In September–October 1918, the Sixth Army operated on the routes leading from Arkhangelsk to Vologda and the Northern Dvina to Kotlas and Vyatka, preventing the unification of anti-Soviet forces operating in the European North and those under command of Alexander Kolchak in Siberia. In January 1919, the Sixth Army fought the Battle of Shenkursk and in April–November 1919, tried to liberate the railway line Vologda-Arkhangelsk, the Pechora River, Northern Dvina River Pinega River and Mezen River.

After the withdrawal of the British and US Troops from Northern Russia in October 1919, the defeat of the White Northern Army and the conquest of Arkhangelsk and Murmansk in February and March 1920, the 6th Army was disbanded on 10 April 1920. The troops were transferred to the 7th Army.

== Commanders ==

=== Commanders ===
- Vladimir Gittis (11.09.1918 — 22.11.1918),
- Alexander Samoylo (22.11.1918 — 02.05.1919),
- Vasily Glagolev (10 June — 20 August 1920),
- Alexander Samoylo (29.05.1919 — 15.04.1920).

=== Chief of Staff ===
- Alexander Samoylo (11.09.1918 — 22.11.1918),
- Nikolai Petin (29.11.1918 — 23.05.1919)
- Ivan Yatsko (23.05.1919 — 27.10.1919)
- Nikolai Lisovsky (27.10.1919 — 22.11.1919)
- Ivan Yatsko (22.11.1919 — 02.01.1920)
- Nikolai Lisovsky (02.01.1920 — 15.04.1920).

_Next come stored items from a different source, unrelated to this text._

## src/rtl/sign_flag_monitor.sv

```systemverilog
// Registered sample classifier: flags each accepted sample as negative/zero/positive
// and tracks consecutive and total negative counts with a sticky run-length alarm.
module sign_flag_monitor #(
    parameter int WIDTH     = 8,
    parameter int CNT_W     = 8,
    parameter int RUN_LIMIT = 4
) (
    input  logic             CLK,
    input  logic             RST_N,
    input  logic             VALID_IN,
    input  logic [WIDTH-1:0] A,
    input  logic             SIGNED_MODE,
    input  logic             CLR,
    output logic             VALID_OUT,
    output logic             NEG,
    output logic             ZERO,
    output logic             POS,
    output logic [CNT_W-1:0] NEG_RUN,
    output logic [CNT_W-1:0] NEG_TOTAL,
    output logic             ALARM
);

    localparam logic [CNT_W-1:0] CNT_MAX = '1;
    localparam logic [CNT_W-1:0] LIMIT   = CNT_W'(RUN_LIMIT);

    typedef enum logic [1:0] {
        S_IDLE,
        S_RUN,
        S_ALARM
    } state_t;

    state_t state;

    logic             sample_neg;
    logic             sample_zero;
    logic [CNT_W-1:0] run_inc;
    logic [CNT_W-1:0] total_inc;

    always_comb begin
        sample_neg  = SIGNED_MODE & A[WIDTH-1];
        sample_zero = (A == '0);
        run_inc     = (NEG_RUN == CNT_MAX) ? NEG_RUN : NEG_RUN + 1'b1;
        total_inc   = (NEG_TOTAL == CNT_MAX) ? NEG_TOTAL : NEG_TOTAL + 1'b1;
    end

    always_ff @(posedge CLK) begin
        if (!RST_N) begin
            state     <= S_IDLE;
            VALID_OUT <= 1'b0;
            NEG       <= 1'b0;
            ZERO      <= 1'b0;
            POS       <= 1'b0;
            NEG_RUN   <= '0;
            NEG_TOTAL <= '0;
            ALARM     <= 1'b0;
        end else begin
            VALID_OUT <= VALID_IN;

            // Flags follow every accepted sample, even one that CLR keeps out of the counters.
            if (VALID_IN) begin
                NEG  <= sample_neg;
                ZERO <= sample_zero;
                POS  <= !sample_neg && !sample_zero;
            end

            if (CLR) begin
                state     <= S_IDLE;
                NEG_RUN   <= '0;
                NEG_TOTAL <= '0;
                ALARM     <= 1'b0;
            end else if (VALID_IN) begin
                if (sample_neg) begin
                    NEG_RUN   <= run_inc;
                    NEG_TOTAL <= total_inc;
                    // NEG_RUN is 0 in S_IDLE, so the same limit test covers RUN_LIMIT=1.
                    case (state)
                        S_IDLE, S_RUN: begin
                            if (run_inc == LIMIT) begin
                                state <= S_ALARM;
                                ALARM <= 1'b1;
                            end else begin
                                state <= S_RUN;
                            end
                        end
                        S_ALARM: state <= S_ALARM;
                        default: begin
                            state <= S_IDLE;
                            ALARM <= 1'b0;
                        end
                    endcase
                end else begin
                    NEG_RUN <= '0;
                    if (state == S_RUN) begin
                        state <= S_IDLE;
                    end
                end
            end
        end
    end

endmodule

```
===== config.mk =====
export PLATFORM = sky130hd
export DESIGN_NAME = merger_tree_out_packer
export DESIGN_NICKNAME = d
export VERILOG_FILES = /design/src/rtl/sort_pkg.sv /design/src/rtl/packer_word_fifo.sv /design/src/rtl/merger_tree_out_packer.sv
export SDC_FILE = /design/constraint.sdc
export NUM_CORES = 2
export LEC_CHECK = 0
export CAP_MARGIN = 20
export CORE_MARGIN = 8
export CORE_UTILIZATION = 50
export DETAILED_ROUTE_END_ITERATION = 6
export GPL_ROUTABILITY_DRIVEN = 0
export HOLD_SLACK_MARGIN = 0.02
export MAX_ROUTING_LAYER = met4
export PLACE_DENSITY = 0.78
export SYNTH_ARGS = -nofsm -noshare
export SYNTH_HDL_FRONTEND = slang
export SYNTH_HIERARCHICAL = 1
export SYNTH_SLANG_ARGS = --single-unit

===== constraint.sdc =====
create_clock -name i_clk -period 5.45 [get_ports i_clk]
set_input_delay 1.09 -clock i_clk [delete_from_list [all_inputs] [get_ports i_clk]]
set_output_delay 1.09 -clock i_clk [all_outputs]
set_load 0.02 [all_outputs]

Members of the Revolutionary Military Council include
- Nikolai Kuzmin (11.09.1918 — 15.04.1919 and 14.12.1919 — 07.04.1920)

==Second Formation==

The 6th Army was formed a second time on 19 August 1920. The army was included in the newly formed Southern Front against General Wrangel. The headquarters were located in Kremenchuk (September), Berislav (September - November), Chaplynka (November) and Kherson (December 1920 - May 1921).

In September–October 1920, the 6th Army fought defensively, holding the Kakhovka bridgehead and stopping the White forces' attempts to force the Dnieper. It also supported the 2nd Cavalry Army in defeating the Zadneprovsky group of Wrangel's forces. During the counter-offensive of the Southern Front in Northern Tavria, the army occupied Perekop and facilitated the advance of the 1st and 2nd Cavalry armies.

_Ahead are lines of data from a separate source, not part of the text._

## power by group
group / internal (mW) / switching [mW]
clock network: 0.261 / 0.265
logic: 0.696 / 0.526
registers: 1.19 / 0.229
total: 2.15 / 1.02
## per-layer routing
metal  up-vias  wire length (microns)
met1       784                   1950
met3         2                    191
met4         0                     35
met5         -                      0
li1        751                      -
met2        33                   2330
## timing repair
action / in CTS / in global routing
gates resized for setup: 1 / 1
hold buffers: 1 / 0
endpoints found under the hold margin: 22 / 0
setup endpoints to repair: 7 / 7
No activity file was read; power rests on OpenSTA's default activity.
File: src/rtl/keypad_pkg.sv
// Shared key-id encoding, output FSM states and key-id helpers for the keypad encoder.
package keypad_pkg;
  localparam logic [3:0] KEY_STAR = 4'd10;
  localparam logic [3:0] KEY_HASH = 4'd11;
  localparam logic [3:0] KEY_NONE = 4'd15;

  typedef enum logic [1:0] {ST_IDLE, ST_HELD, ST_GAP} state_e;

  // Lock-bus code: digit d -> d+1, anything else -> 0.
  function automatic logic [3:0] key_code(input logic [3:0] id);
    return (id <= 4'd9) ? id + 4'd1 : 4'd0;
  endfunction

  // Key id at (row, col); bottom row is *, 0, #.
  function automatic logic [3:0] key_at(input logic [1:0] row, input logic [1:0] col);
    if (row != 2'd3) return {2'b00, row} * 4'd3 + {2'b00, col} + 4'd1;
    case (col)
      2'd0:    return KEY_STAR;
      2'd1:    return 4'd0;
      default: return KEY_HASH;
    endcase
  endfunction
endpackage

File: src/rtl/keypad_debounce.sv
// Accepts a per-scan candidate once it has repeated for DEBOUNCE consecutive scans.
module keypad_debounce
  import keypad_pkg::*;
#(
  parameter int DEBOUNCE = 4
) (
  input  logic       clk,
  input  logic       resetN,
  input  logic       scan_end,
  input  logic [3:0] cand,
  output logic [3:0] acc_key,
  output logic       acc_stb
);
  localparam logic [3:0] STABLE_MAX = 4'(DEBOUNCE - 1);

  logic [3:0] prev_q, prev_d;
  logic [3:0] stable_q, stable_d;

  always_comb begin
    prev_d   = prev_q;
    stable_d = stable_q;
    if (scan_end) begin
      if (cand == prev_q) begin
        stable_d = (stable_q == STABLE_MAX) ? stable_q : stable_q + 4'd1;
      end else begin
        prev_d   = cand;
        stable_d = '0;
      end
    end
  end

  // Fires on every scan end while saturated, so a held key keeps being re-accepted.
  assign acc_stb = scan_end && (stable_d == STABLE_MAX);
  assign acc_key = cand;

  always_ff @(posedge clk or negedge resetN) begin
    if (!resetN) begin
      prev_q   <= KEY_NONE;
      stable_q <= '0;
    end else begin
      prev_q   <= prev_d;
      stable_q <= stable_d;
    end
  end
endmodule

File: src/rtl/keypad_encoder.sv
// 3x4 keypad scanner with debounce and a display FSM that forces a one-scan blank between keys.
module keypad_encoder
  import keypad_pkg::*;
#(
  parameter int SCAN_DIV = 4,
  parameter int DEBOUNCE = 4
) (
  input  logic       clk,
  input  logic       resetN,
  input  logic [3:0] rows,
  output logic [2:0] cols,
  output logic [3:0] keyCode,
  output logic       starKey,
  output logic       hashKey
);
  localparam logic [7:0] DIV_LAST = 8'(SCAN_DIV - 1);
  localparam logic [9:0] GAP_LAST = 10'(3 * SCAN_DIV - 1);

  logic [7:0] div_q, div_d;
  logic [1:0] col_q, col_d;
  logic [1:0] cnt_q, cnt_d;
  logic [3:0] key_q, key_d;
  logic       last, scan_end;
  logic [3:0] cand, acc_key, gap_key;
  logic       acc_stb;

  state_e     state_q;
  logic [3:0] held_q, pend_q;
  logic [9:0] gap_q;

  always_comb begin
    last     = (div_q == DIV_LAST);
    scan_end = last && (col_q == 2'd2);
    div_d    = last ? 8'd0 : div_q + 8'd1;
    col_d    = col_q;
    cnt_d    = cnt_q;
    key_d    = key_q;
    if (last) begin
      col_d = (col_q == 2'd2) ? 2'd0 : col_q + 2'd1;
      // Column 0 starts a fresh scan; count saturates at 2 (= "two or more").
      cnt_d = (col_q == 2'd0) ? 2'd0 : cnt_q;
      key_d = (col_q == 2'd0) ? KEY_NONE : key_q;
      for (int r = 0; r < 4; r++) begin
        if (!rows[r]) begin
          if (cnt_d != 2'd2) cnt_d = cnt_d + 2'd1;
          key_d = key_at(2'(r), col_q);
        end
      end
    end
    cand    = (cnt_d == 2'd1) ? key_d : KEY_NONE;
    gap_key = (acc_stb && acc_key != KEY_NONE) ? acc_key : pend_q;
  end

  assign cols = ~(3'b001 << col_q);

  always_ff @(posedge clk or negedge resetN) begin
    if (!resetN) begin
      div_q <= '0;
      col_q <= '0;
      cnt_q <= '0;
      key_q <= KEY_NONE;
    end else begin
      div_q <= div_d;
      col_q <= col_d;
      cnt_q <= cnt_d;
      key_q <= key_d;
    end
  end

  keypad_debounce #(.DEBOUNCE(DEBOUNCE)) u_debounce (
    .clk     (clk),
    .resetN  (resetN),
    .scan_end(scan_end),
    .cand    (cand),
    .acc_key (acc_key),
    .acc_stb (acc_stb)
  );

  always_ff @(posedge clk or negedge resetN) begin
    if (!resetN) begin
      state_q <= ST_IDLE;
      held_q  <= KEY_NONE;
      pend_q  <= KEY_NONE;
      gap_q   <= '0;
      keyCode <= '0;
      starKey <= 1'b0;
      hashKey <= 1'b0;
    end else begin
      case (state_q)
        ST_IDLE: begin
          if (acc_stb && acc_key != KEY_NONE) begin
            state_q <= ST_HELD;
            held_q  <= acc_key;
            keyCode <= key_code(acc_key);
            starKey <= (acc_key == KEY_STAR);
            hashKey <= (acc_key == KEY_HASH);
          end
        end
        ST_HELD: begin
          if (acc_stb && acc_key != held_q) begin
            state_q <= (acc_key == KEY_NONE) ? ST_IDLE : ST_GAP;
            pend_q  <= acc_key;
            gap_q   <= '0;
            keyCode <= '0;
            starKey <= 1'b0;
            hashKey <= 1'b0;
          end
        end
        ST_GAP: begin
          if (acc_stb && acc_key == KEY_NONE) begin
            state_q <= ST_IDLE;
          end else if (gap_q == GAP_LAST) begin
            state_q <= ST_HELD;
            held_q  <= gap_key;
            keyCode <= key_code(gap_key);
            starKey <= (gap_key == KEY_STAR);
            hashKey <= (gap_key == KEY_HASH);
          end else begin
            gap_q  <= gap_q + 10'd1;
            pend_q <= gap_key;
          end
        end
        default: begin
          state_q <= ST_IDLE;
          keyCode <= '0;
          starKey <= 1'b0;
          hashKey <= 1'b0;
        end
      endcase
    end
  end
endmodule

In the Siege of Perekop (1920) (November 7–17, 1920), the 6th Army inflicted the main blow on the night of November 8, in crossing the Syvash and capturing the Perekop Isthmus. After the end of the hostilities in the Crimea, the 6th Army protected the Black Sea coast and fought against rebels in the Kherson and Odessa provinces.

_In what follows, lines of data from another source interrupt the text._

## src/rtl/piso_pkg.sv

```systemverilog
// Shared types and helpers for the parallel-in, serial-out serializer.
// PARITY is always declared; it is only reachable when PISO_PARITY_EN is defined.
package piso_pkg;

    typedef enum logic [1:0] {
        IDLE   = 2'd0,
        SHIFT  = 2'd1,
        PARITY = 2'd2
    } piso_state_e;

    // The bit counter must hold 0..n-1; keep it at least one bit wide.
    function automatic int cnt_width(input int n);
        return (n > 2) ? $clog2(n) : 1;
    endfunction

endpackage

```

## src/rtl/piso_bit_counter.sv

```systemverilog
// Loadable down-counter with a zero flag; it tracks the remaining data bits of a frame.
module piso_bit_counter #(
    parameter int W = 2
) (
    input  logic         clk,
    input  logic         reset,
    input  logic         load_i,
    input  logic [W-1:0] load_val_i,
    input  logic         dec_i,
    output logic [W-1:0] cnt_o,
    output logic         zero_o
);

    logic [W-1:0] cnt_q;
    logic [W-1:0] cnt_d;

    // Load wins over decrement so a back-to-back frame restarts cleanly.
    always_comb begin
        cnt_d = cnt_q;
        if (load_i) begin
            cnt_d = load_val_i;
        end else if (dec_i) begin
            cnt_d = cnt_q - 1'b1;
        end
    end

    always_ff @(posedge clk) begin
        if (reset) begin
            cnt_q <= '0;
        end else begin
            cnt_q <= cnt_d;
        end
    end

    assign cnt_o  = cnt_q;
    assign zero_o = (cnt_q == '0);

endmodule

```

## src/rtl/piso_serializer.sv

```systemverilog
// Serializer: takes an N-bit word on a valid/ready handshake and sends it MSB first.
// Define PISO_PARITY_EN to append an even-parity bit as an extra frame cycle.
module piso_serializer
    import piso_pkg::*;
#(
    parameter int N = 4
) (
    input  logic         clk,
    input  logic         reset,
    input  logic [N-1:0] din,
    input  logic         din_valid,
    output logic         din_ready,
    output logic         sout,
    output logic         sout_valid,
    output logic         frame_last,
    output logic         busy,
    output piso_state_e  dbg_state
);

    // Handshake: a word transfers at a rising edge where din_valid && din_ready
    // and reset is low; din must be held stable by the source until then.

    localparam int CW = cnt_width(N);
    localparam logic [CW-1:0] CNT_LOAD = CW'(N - 1);

    piso_state_e  state_q;
    piso_state_e  state_d;
    logic [N-1:0] shreg_q;
    logic [N-1:0] shreg_d;
    logic         accept;
    logic         cnt_zero;
    logic         cnt_dec;
    logic         last_data;
    logic         frame_end;
    logic [CW-1:0] cnt_val;

    assign last_data = (state_q == SHIFT) && cnt_zero;

`ifdef PISO_PARITY_EN
    logic par_q;
    logic par_d;
    assign frame_end = (state_q == PARITY);
`else
    assign frame_end = last_data;
`endif

    assign din_ready = (state_q == IDLE) || frame_end;
    assign accept    = din_valid && din_ready;
    assign cnt_dec   = (state_q == SHIFT) && !cnt_zero;

    piso_bit_counter #(.W(CW)) u_cnt (
        .clk        (clk),
        .reset      (reset),
        .load_i     (accept),
        .load_val_i (CNT_LOAD),
        .dec_i      (cnt_dec),
        .cnt_o      (cnt_val),
        .zero_o     (cnt_zero)
    );

    always_comb begin
        state_d = state_q;
        shreg_d = shreg_q;
`ifdef PISO_PARITY_EN
        par_d   = par_q;
`endif
        if (accept) begin
            state_d = SHIFT;
            shreg_d = din;
`ifdef PISO_PARITY_EN
            par_d   = ^din;
`endif
        end else begin
            case (state_q)
                SHIFT: begin
                    shreg_d = {shreg_q[N-2:0], 1'b0};
                    if (cnt_zero) begin
`ifdef PISO_PARITY_EN
                        state_d = PARITY;
`else
                        state_d = IDLE;
`endif
                    end
                end
                PARITY:  state_d = IDLE;
                default: state_d = IDLE;
            endcase
        end
    end

    always_ff @(posedge clk) begin
        if (reset) begin
            state_q <= IDLE;
            shreg_q <= '0;
`ifdef PISO_PARITY_EN
            par_q   <= 1'b0;
`endif
        end else begin
            state_q <= state_d;
            shreg_q <= shreg_d;
`ifdef PISO_PARITY_EN
            par_q   <= par_d;
`endif
        end
    end

    // Serial outputs depend only on registered state, never on din.
    always_comb begin
        sout = 1'b0;
        case (state_q)
            SHIFT:   sout = shreg_q[N-1];
`ifdef PISO_PARITY_EN
            PARITY:  sout = par_q;
`endif
            default: sout = 1'b0;
        endcase
    end

    assign sout_valid = (state_q != IDLE);
    assign busy       = (state_q != IDLE);
    assign frame_last = frame_end;
    assign dbg_state  = state_q;

    logic unused_cnt;
    assign unused_cnt = ^cnt_val;

endmodule

```

## config.mk

```make
export PLATFORM = sky130hd
export DESIGN_NAME = piso_serializer
export DESIGN_NICKNAME = d
export VERILOG_FILES = /design/src/rtl/piso_pkg.sv /design/src/rtl/piso_bit_counter.sv /design/src/rtl/piso_serializer.sv
export SDC_FILE = /design/constraint.sdc
export NUM_CORES = 1
export LEC_CHECK = 0
export BUFFER_PORTS_ARGS = -buffer_cell sky130_fd_sc_hd__buf_2
export CORE_AREA = 2 2 39 41
export CTS_CLUSTER_DIAMETER = 40
export DETAILED_ROUTE_END_ITERATION = 8
export DIE_AREA = 0 0 41 43
export PLACE_DENSITY = 0.64
export SLEW_MARGIN = 10
export SYNTH_ARGS = -nofsm -noshare
export SYNTH_HDL_FRONTEND = slang
export SYNTH_HIERARCHICAL = 1
export SYNTH_SLANG_ARGS = --single-unit
```

## constraint.sdc

```tcl
create_clock -name clk -period 1.4 [get_ports clk]
set_clock_uncertainty 0.05 [all_clocks]
set_input_delay 0.21 -clock clk [delete_from_list [all_inputs] [get_ports clk]]
set_output_delay 0.21 -clock clk [all_outputs]
set_load 0.03 [all_outputs]
```

Word-level counts from Yosys, hierarchy flattened
Index checks and enable logic that the tools add are counted.
{ "classes": {"muxes": 8, "addsub": 1, "eq_ne": 1, "n_reduce_logical": 9} }
{ "op_table": {"columns": ["cell", "count"], "rows": [
  ["2-to-1 mux 4 bit", 2],
  ["logical NOT 2 bit", 2],
  ["2-to-1 mux 1 bit", 4],
  ["2-to-1 mux 2 bit", 2],
  ["nonzero test 2 bit", 2],
  ["logical AND 1 bit", 3],
  ["inequality test 3 bit, second input constant", 1],
  ["subtractor 2 x 1 -> 2 bit, second input constant", 1],
  ["logical NOT 1 bit", 1],
  ["logical OR 1 bit", 1]
]} }
{ "totals": {"word_cells": 22, "output_inout_bits": 7, "input_bits": 7, "ff_bits": 7} }

Depth between registers and ports, before layout
{ "depth": {"ltp_word": 5, "mapped_depth": 7, "ltp_nobuf": 7} }

Modules after synthesis
Netlist, hierarchy kept.
{ "modules_own_cells": {"columns": ["mod", "seq_area_each_um2", "area_per_inst_um2", "cells_each", "n_inst"], "rows": [
  ["piso_serializer", 100.1, 312.8, 40, 1],
  ["piso_bit_counter", 40.0, 126.4, 13, 1]
]} }

Least setup slack after synthesis
OpenSTA, ideal clock, no wires.
{ "synth_path": {"kind": "register -> register", "start": "register state_q[0], in the netlist dbg_state[0]", "end": "register u_cnt.cnt_q[1], in the netlist u_cnt/cnt_o[1]", "period_less_slack_ps": 1777, "setup_time_ps": 96, "stages_incl_launch_ff": 6, "path_slack_ps": -377, "arrival_ps": 1631, "cell_sequence": "dfxtp_1 buf_2 and2b_1 inv_1 and2_1 o41ai_2"} }
{ "synth_via": {"elab_cells_between_ends": 7, "cone_classes": "1 x mux; 6 x reduce/logical"} }
{ "synth_rtl": {"columns": ["item", "line_no", "text"], "rows": [
  ["start, declared", "piso_serializer.sv:26", "piso_state_e state_q;"],
  ["start signal, assigned", "piso_serializer.sv:99", "state_q <= state_d;"],
  ["logical AND 1 bit", "piso_serializer.sv:49", "assign cnt_dec = (state_q == SHIFT) && !cnt_zero;"],
  ["net cnt_dec", "piso_serializer.sv:32", "logic cnt_dec;"],
  ["nonzero test 2 bit (no source line)", null, null],
  ["end signal, assigned", "piso_bit_counter.sv:31", "cnt_q <= cnt_d;"],
  ["end, declared", "piso_bit_counter.sv:14", "logic [W-1:0] cnt_q;"]
]} }
The timed path passes the listed nets, and every way through them passes these cells.
A chain may end at the register's enable or synchronous reset.

Final worst setup path
{ "layout_path": {"start": "register u_cnt.cnt_q[0], in the netlist u_cnt/cnt_o[0]", "end": "output port din_ready"} }
{ "layout_via": {"elab_chain_cells": 3} }
{ "layout_lines": {"columns": ["item", "line_no", "text"], "rows": [
  ["logical NOT 2 bit", "piso_bit_counter.sv:36", "assign zero_o = (cnt_q == '0);"],
  ["net cnt_zero", "piso_serializer.sv:31", "logic cnt_zero;"],
  ["logical AND 1 bit", "piso_serializer.sv:37", "assign last_data = (state_q == SHIFT) && cnt_zero;"],
  ["logical OR 1 bit", "piso_serializer.sv:47", "assign din_ready = (state_q == IDLE) || frame_end;"],
  ["end, declared", "piso_serializer.sv:12", "output logic din_ready,"]
]} }
The timed path passes the listed nets, and every way through them passes these cells.

==> results.sh <==
export IMPL_outcome="finished, violations left"
export IMPL_violations="negative setup slack"
export IMPL_critPathBufInv=3
export IMPL_die_y_um=43
export IMPL_critical_path_required_ps=1140
export IMPL_ant_nets=0
export IMPL_drtPass1Iterations=4
export IMPL_synth_ff_type="dfxtp_1"
export IMPL_chipWidth_um=41
export IMPL_critical_path_cell_chain="inv_2 > ha_4 > and2b_2 > inv_4 > buf_6"
export IMPL_antenna_found_initial=0
export IMPL_hold_viol_final=0
export IMPL_grt_pass1_wl_mm=1.37
export IMPL_yosysWarnings=6
export IMPL_cts_buffers=3
export IMPL_drive_gt1_share_pct=52.2
export IMPL_routedWlPerCell_um=9.98
export IMPL_fmax_ghz=0.687
export IMPL_routed_top_layer="met4"
export IMPL_max_vdd_ir_drop_mv=0.345
export IMPL_cts_hold_buf=0
export IMPL_power_frac_seq_pct=38.2
export IMPL_drtIter0Drc=7
export IMPL_r2r_start="u_cnt/cnt_o[1]$_SDFFE_PP0P_"
export IMPL_viasPerCell=4.62
export IMPL_internal_power_w=0.000420
export IMPL_cts_buffer_depth=2
export IMPL_cp_max_fo=4
export IMPL_vias=393
export IMPL_start_util_pct=31.7
export IMPL_setup_tns_ps=-78.5
export IMPL_clk_latency_ps=250
export IMPL_slowest_stage="dfxtp_2"
export IMPL_placementRows=14
export IMPL_comb_power_share_pct=30.6
export IMPL_synth_distinct_cells=25
export IMPL_power_leakage_nw=0.278
export IMPL_layout_setup_ws_ps=-56.3
export IMPL_total_power_w=0.000612
export IMPL_r2r_end="u_cnt/cnt_o[1]$_SDFFE_PP0P_"
export IMPL_grt_overflow_total=0
export IMPL_slew_viol_final=0
export IMPL_cts_tree="done"
export IMPL_ctsHtreeMaxLevel=1
export IMPL_timing_critical_path_max_delay_family="flip-flops"
export IMPL_gp_congestion=0.718
export IMPL_grt_pass1_vias=334
export IMPL_dieArea_mm2=0.00176
export IMPL_cp_slowest_stage_delay_ps=330
export IMPL_powerDensity_mw_per_mm2=1040
export IMPL_grt_usage_pct=11.9
export IMPL_drv_cap=0
export IMPL_crit_cells=5
export IMPL_hpwl_um=615
export IMPL_ys_seq_elements=7
export IMPL_cp_startpoint="u_cnt/cnt_o[0]$_SDFFE_PP0P_"
export IMPL_nNetsFinal=78
export IMPL_clockRootBuffer="clkbuf_4"
export IMPL_avgSynthCellArea_um2=8.29
export IMPL_syn_inst=53
export IMPL_arrival_ps=1200
export IMPL_r2r_cells=5
export IMPL_seq_area_frac_synth_pct=31.9
export IMPL_async_flop_share_pct=0
export IMPL_timing_final_crit_period_ps=1460
export IMPL_synth_edf_count=0
export IMPL_crit_path_end="din_ready"
export IMPL_setup_viol=3
export IMPL_syn_to_final_growth_pct=34.5
export IMPL_worstSetupEndpointType="primary output"
export IMPL_rrSetupSlack_ps=-20
export IMPL_grt_max_degree=14
export IMPL_core_mm2=0.00138
export IMPL_drt_met1_wl_um=417
export IMPL_numPortBuffers=12
export IMPL_cp_start_kind="flop"
export IMPL_netlist_area_um2=439
export IMPL_diodes=0
export IMPL_power_switching_w=0.000192
export IMPL_hold_path_class="in2reg"
export IMPL_p_clk_share_pct=31.2
export IMPL_routed_wl_um=848
export IMPL_fin_crit_sh_pct=104
export IMPL_swShare_pct=31.3
export IMPL_path_class="reg2out"
export IMPL_ioPinCount=14
export IMPL_clkTransAtPathRegs_ps=50
export IMPL_drc_errors=0
export IMPL_wl_met3_um=45
export IMPL_dr_wl_met2_um=370
export IMPL_rsz0062_at_grt="true"
export IMPL_cts_sinks=7
## worst reg2reg max path, cell delays in order, from the launching register on
cell,delay (ps)
dfxtp_2,320
inv_2,60
ha_4,130
and2b_2,250
and2_2,210
o41ai_2,300
## what timing repair did
item	4_1_cts	5_1_grt
hold endpoints to repair	0	0
setup endpoints to repair	3	7
gates cloned	0	0
pin swaps	0	3
gates resized for setup	6	1
buffers inserted	2	0
## power by group through the flow
stage / Clock [W] / Sequential (W) / Combinational (W)
floorplan: 0 / 0.000236 / 0.000128
global placement: 0 / 0.000238 / 0.000159
detailed placement: 0 / 0.000238 / 0.000162
CTS: 0.000198 / 0.000234 / 0.000186
global route: 0.000212 / 0.000236 / 0.000207
finish: 0.000191 / 0.000234 / 0.000187
## worst min path at each step
stage                     depth (start not counted)  start                          end  slack (ps)
after detailed placement                          2  reset  u_cnt/cnt_o[0]$_SDFFE_PP0P_         460
after floorplan                                   1  reset  u_cnt/cnt_o[0]$_SDFFE_PP0P_         220
final                                             2  reset  u_cnt/cnt_o[0]$_SDFFE_PP0P_         190
after global placement                            2  reset  u_cnt/cnt_o[0]$_SDFFE_PP0P_         450
after CTS                                         2  reset  u_cnt/cnt_o[0]$_SDFFE_PP0P_         180
after global routing                              2  reset  u_cnt/cnt_o[0]$_SDFFE_PP0P_         190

On May 13, 1921, the 6th Army was disbanded and the administration and troops were transferred to the Kharkov Military District.

=== Commanders ===
- Konstantin Avksentevsky (20.08.1920 — 26.10.1920),
- August Kork (26.10.1920 — 13.05.1921).

=== Chief of Staff ===
- Tokarevsky V.K. (19.08.1920 — 03.12.1920)
- Kirpichnikov A.V. (03.12.1920 — 13.05.1921).